Another major feature of fundoscopic examination in these patients is the loss of the foveolar depression due to its hypoplasia. During organogenesis, as a result of disturbed tyrosine metabolism and dysfunction of melanin vacuoles in the RPE, inhibition of signaling occurs, which is important for the development of the fovea and the macular region in general. In the absence of such signal stimuli, the development of this part of the retina lags and remains functionally and morphologically hypoplastic. Foveolar hypoplasia is accompanied by the partial or complete absence of the foveolar avascular zone in these patients, as well as microvascular bridges at the level of the fovea that cross the horizontal meridian of the eye (18).

Figure 4. Ocular phenotypic spectrum of albinism.

Prognosis and Treatment
There is still no causal treatment in patients with albinism. Prevention of exposure to UV rays is extremely important in these individuals because they are at high risk of developing squamous or basal cell skin cancer. Therefore, a much-reduced exposure to the sun, wearing protective clothing, etc. is recommended. Regarding ophthalmological problems, timely recognition of persons with ophthalmological manifestations of the disease is of great importance. Initially, to prevent the development of amblyopia, to correct refractive errors and of course to achieve the best possible visual function. Albino patients who have strabismus or nystagmus may have an improvement if they undergo surgical treatment of the extraocular muscles (2,19).
Several preparations are under investigations that have the potential to find clinical application in the treatment of these patients. One of them is L-DOPA as a replacement therapy because it is an intermediate in this metabolic pathway. Other potential substances are aminoglycosides that would help in bridging non-sense mutations in genetic-biochemical processes at the cellular level. Recently, the drug Nitisinone has been approved by the FDA as an inhibitor of tyrosine degradation in patients with hereditary tyrosinemia. In the future, more studies are expected that would show the possible benefit of this preparation in patients with albinism. The idea is that the reduced degradation of tyrosine will lead to its increased concentration which may induce stimulation of tyrosinase and melanin synthesis. Until now, several animal studies have given good results using this agent (20,21).

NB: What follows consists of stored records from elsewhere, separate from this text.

[src/rtl/load_store_buffer.sv]
// ============================================================================
//  load_store_buffer
//  In-order load/store queue with a single-outstanding word-wide memory port.
//  Rev 1.0
// ============================================================================
`default_nettype none

module load_store_buffer #(
  parameter int DEPTH = 4,
  parameter int ROB_W = 3
) (
  input  logic             clk,
  input  logic             rst,
  input  logic [31:0]      addr,
  input  logic [4:0]       op,
  input  logic [ROB_W-1:0] rob_number,
  input  logic [31:0]      ls_value_output,
  input  logic             flush,
  input  logic             commit_valid,
  input  logic [ROB_W-1:0] commit_rob,
  output logic             lsb_full,
  output logic             mem_req,
  output logic             mem_we,
  output logic [31:0]      mem_addr,
  output logic [31:0]      mem_wdata,
  output logic [3:0]       mem_wstrb,
  input  logic             mem_ready,
  input  logic [31:0]      mem_rdata,
  output logic             result_valid,
  output logic [ROB_W-1:0] result_rob,
  output logic [31:0]      result_value,
  output logic             result_exc
);

  localparam int PTR_W = $clog2(DEPTH);
  localparam int CNT_W = PTR_W + 1;
  localparam logic [CNT_W-1:0] CNT_MAX  = CNT_W'(DEPTH);
  localparam logic [CNT_W-1:0] CNT_FULL = CNT_W'(DEPTH - 1);

  typedef enum logic [1:0] {
    S_IDLE        = 2'd0,
    S_WAIT_COMMIT = 2'd1,
    S_REQ         = 2'd2,
    S_RESP        = 2'd3
  } state_t;

  state_t r_state, w_state_next;

  logic [31:0]      r_addr_q [DEPTH];
  logic [4:0]       r_op_q   [DEPTH];
  logic [ROB_W-1:0] r_tag_q  [DEPTH];
  logic [31:0]      r_data_q [DEPTH];
  logic [DEPTH-1:0] r_valid, r_committed;
  logic [PTR_W-1:0] r_wr_ptr, r_rd_ptr;
  logic [CNT_W-1:0] r_count;

  logic             r_req_we, r_res_exc, r_discard;
  logic [31:0]      r_req_addr, r_req_wdata, r_rdata;
  logic [3:0]       r_req_wstrb;
  logic [ROB_W-1:0] r_res_rob;
  logic [4:0]       r_res_op;
  logic [1:0]       r_res_lane;

  logic [31:0]      w_head_addr, w_head_data, w_head_wdata, w_shift, w_load_value;
  logic [4:0]       w_head_op;
  logic [ROB_W-1:0] w_head_tag;
  logic [3:0]       w_head_wstrb;
  logic [15:0]      w_half;
  logic [7:0]       w_byte;
  logic             w_head_store, w_head_misal, w_head_commit;
  logic             w_enq, w_pop, w_launch;

  assign w_head_addr   = r_addr_q[r_rd_ptr];
  assign w_head_op     = r_op_q[r_rd_ptr];
  assign w_head_tag    = r_tag_q[r_rd_ptr];
  assign w_head_data   = r_data_q[r_rd_ptr];
  assign w_head_store  = (w_head_op >= 5'd6);
  assign w_head_commit = r_committed[r_rd_ptr] || (commit_valid && (commit_rob == w_head_tag));

  assign w_pop = (r_state == S_RESP);
  assign w_enq = (rob_number != '0) && (op >= 5'd1) && (op <= 5'd8) && !flush &&
                 ((r_count < CNT_MAX) || w_pop);

  always_comb begin
    w_head_misal = 1'b0;
    w_head_wstrb = 4'b0000;
    w_head_wdata = 32'h0;
    case (w_head_op)
      5'd2, 5'd5: w_head_misal = w_head_addr[0];
      5'd3:       w_head_misal = |w_head_addr[1:0];
      5'd6: begin
        w_head_wstrb = 4'b0001 << w_head_addr[1:0];
        w_head_wdata = {4{w_head_data[7:0]}};
      end
      5'd7: begin
        w_head_misal = w_head_addr[0];
        w_head_wstrb = w_head_addr[1] ? 4'b1100 : 4'b0011;
        w_head_wdata = {2{w_head_data[15:0]}};
      end
      5'd8: begin
        w_head_misal = |w_head_addr[1:0];
        w_head_wstrb = 4'b1111;
        w_head_wdata = w_head_data;
      end
      default: ;
    endcase
  end

  always_comb begin
    w_state_next = r_state;
    w_launch     = 1'b0;
    case (r_state)
      S_IDLE: begin
        if (!flush && (r_count != '0)) begin
          if (w_head_store) begin
            w_state_next = S_WAIT_COMMIT;
          end else begin
            w_launch     = 1'b1;
            w_state_next = w_head_misal ? S_RESP : S_REQ;
          end
        end
      end
      S_WAIT_COMMIT: begin
        if (flush) begin
          w_state_next = S_IDLE;
        end else if (w_head_commit) begin
          w_launch     = 1'b1;
          w_state_next = w_head_misal ? S_RESP : S_REQ;
        end
      end
      // A flushed request must still see its handshake; its response is dropped.
      S_REQ: if (mem_ready) w_state_next = (r_discard || flush) ? S_IDLE : S_RESP;
      S_RESP: w_state_next = S_IDLE;
      default: w_state_next = S_IDLE;
    endcase
  end

  always_ff @(posedge clk) begin
    if (w_enq) begin
      r_addr_q[r_wr_ptr] <= addr;
      r_op_q[r_wr_ptr]   <= op;
      r_tag_q[r_wr_ptr]  <= rob_number;
      r_data_q[r_wr_ptr] <= ls_value_output;
    end
  end

  always_ff @(posedge clk or negedge rst) begin
    if (!rst) begin
      r_wr_ptr    <= '0;
      r_rd_ptr    <= '0;
      r_count     <= '0;
      r_valid     <= '0;
      r_committed <= '0;
    end else if (flush) begin
      r_wr_ptr    <= '0;
      r_rd_ptr    <= '0;
      r_count     <= '0;
      r_valid     <= '0;
      r_committed <= '0;
    end else begin
      if (w_pop) begin
        r_rd_ptr          <= r_rd_ptr + 1'b1;
        r_valid[r_rd_ptr] <= 1'b0;
      end
      if (w_enq) begin
        r_wr_ptr              <= r_wr_ptr + 1'b1;
        r_valid[r_wr_ptr]     <= 1'b1;
        r_committed[r_wr_ptr] <= 1'b0;
      end
      r_count <= r_count + CNT_W'(w_enq) - CNT_W'(w_pop);
      // Early commits are remembered so the head never misses its tag.
      for (int i = 0; i < DEPTH; i++) begin
        if (commit_valid && r_valid[i] && (r_tag_q[i] == commit_rob) &&
            !(w_enq && (PTR_W'(i) == r_wr_ptr)))
          r_committed[i] <= 1'b1;
      end
    end
  end

  always_ff @(posedge clk or negedge rst) begin
    if (!rst) begin
      r_state     <= S_IDLE;
      r_discard   <= 1'b0;
      r_req_we    <= 1'b0;
      r_req_addr  <= 32'h0;
      r_req_wdata <= 32'h0;
      r_req_wstrb <= 4'b0000;
      r_res_rob   <= '0;
      r_res_op    <= 5'd0;
      r_res_lane  <= 2'd0;
      r_res_exc   <= 1'b0;
      r_rdata     <= 32'h0;
    end else begin
      r_state <= w_state_next;
      if (r_state == S_REQ) begin
        if (mem_ready)  r_discard <= 1'b0;
        else if (flush) r_discard <= 1'b1;
      end
      if (w_launch) begin
        r_req_we    <= w_head_store;
        r_req_addr  <= {w_head_addr[31:2], 2'b00};
        r_req_wdata <= w_head_wdata;
        r_req_wstrb <= w_head_wstrb;
        r_res_rob   <= w_head_tag;
        r_res_op    <= w_head_op;
        r_res_lane  <= w_head_addr[1:0];
        r_res_exc   <= w_head_misal;
        r_rdata     <= 32'h0;
      end
      if ((r_state == S_REQ) && mem_ready) r_rdata <= mem_rdata;
    end
  end

  assign w_shift = r_rdata >> {r_res_lane, 3'b000};
  assign w_byte  = w_shift[7:0];
  assign w_half  = r_res_lane[1] ? r_rdata[31:16] : r_rdata[15:0];

  always_comb begin
    w_load_value = 32'h0;
    case (r_res_op)
      5'd1: w_load_value = {{24{w_byte[7]}}, w_byte};
      5'd2: w_load_value = {{16{w_half[15]}}, w_half};
      5'd3: w_load_value = r_rdata;
      5'd4: w_load_value = {24'h0, w_byte};
      5'd5: w_load_value = {16'h0, w_half};
      default: w_load_value = 32'h0;
    endcase
  end

  assign lsb_full     = (r_count >= CNT_FULL);
  assign mem_req      = (r_state == S_REQ);
  assign mem_we       = mem_req & r_req_we;
  assign mem_addr     = mem_req ? r_req_addr  : 32'h0;
  assign mem_wdata    = mem_req ? r_req_wdata : 32'h0;
  assign mem_wstrb    = mem_req ? r_req_wstrb : 4'b0000;
  assign result_valid = (r_state == S_RESP);
  assign result_rob   = result_valid ? r_res_rob : '0;
  assign result_exc   = result_valid & r_res_exc;
  assign result_value = (result_valid && !r_res_exc) ? w_load_value : 32'h0;

endmodule

`default_nettype wire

Like many other systemic diseases that give ophthalmological manifestations, albinism is one of the entities that presents itself through an ocular affection. The recognition of ocular abnormalities in patients with this pathology is of great importance for timely diagnosis of the condition, all with the aim to provide appropriate treatment and management of the problem, both systemic and local-ophthalmological. Impairment of visual function still remains a major ophthalmological problem in people with ocular or oculocutaneous albinism.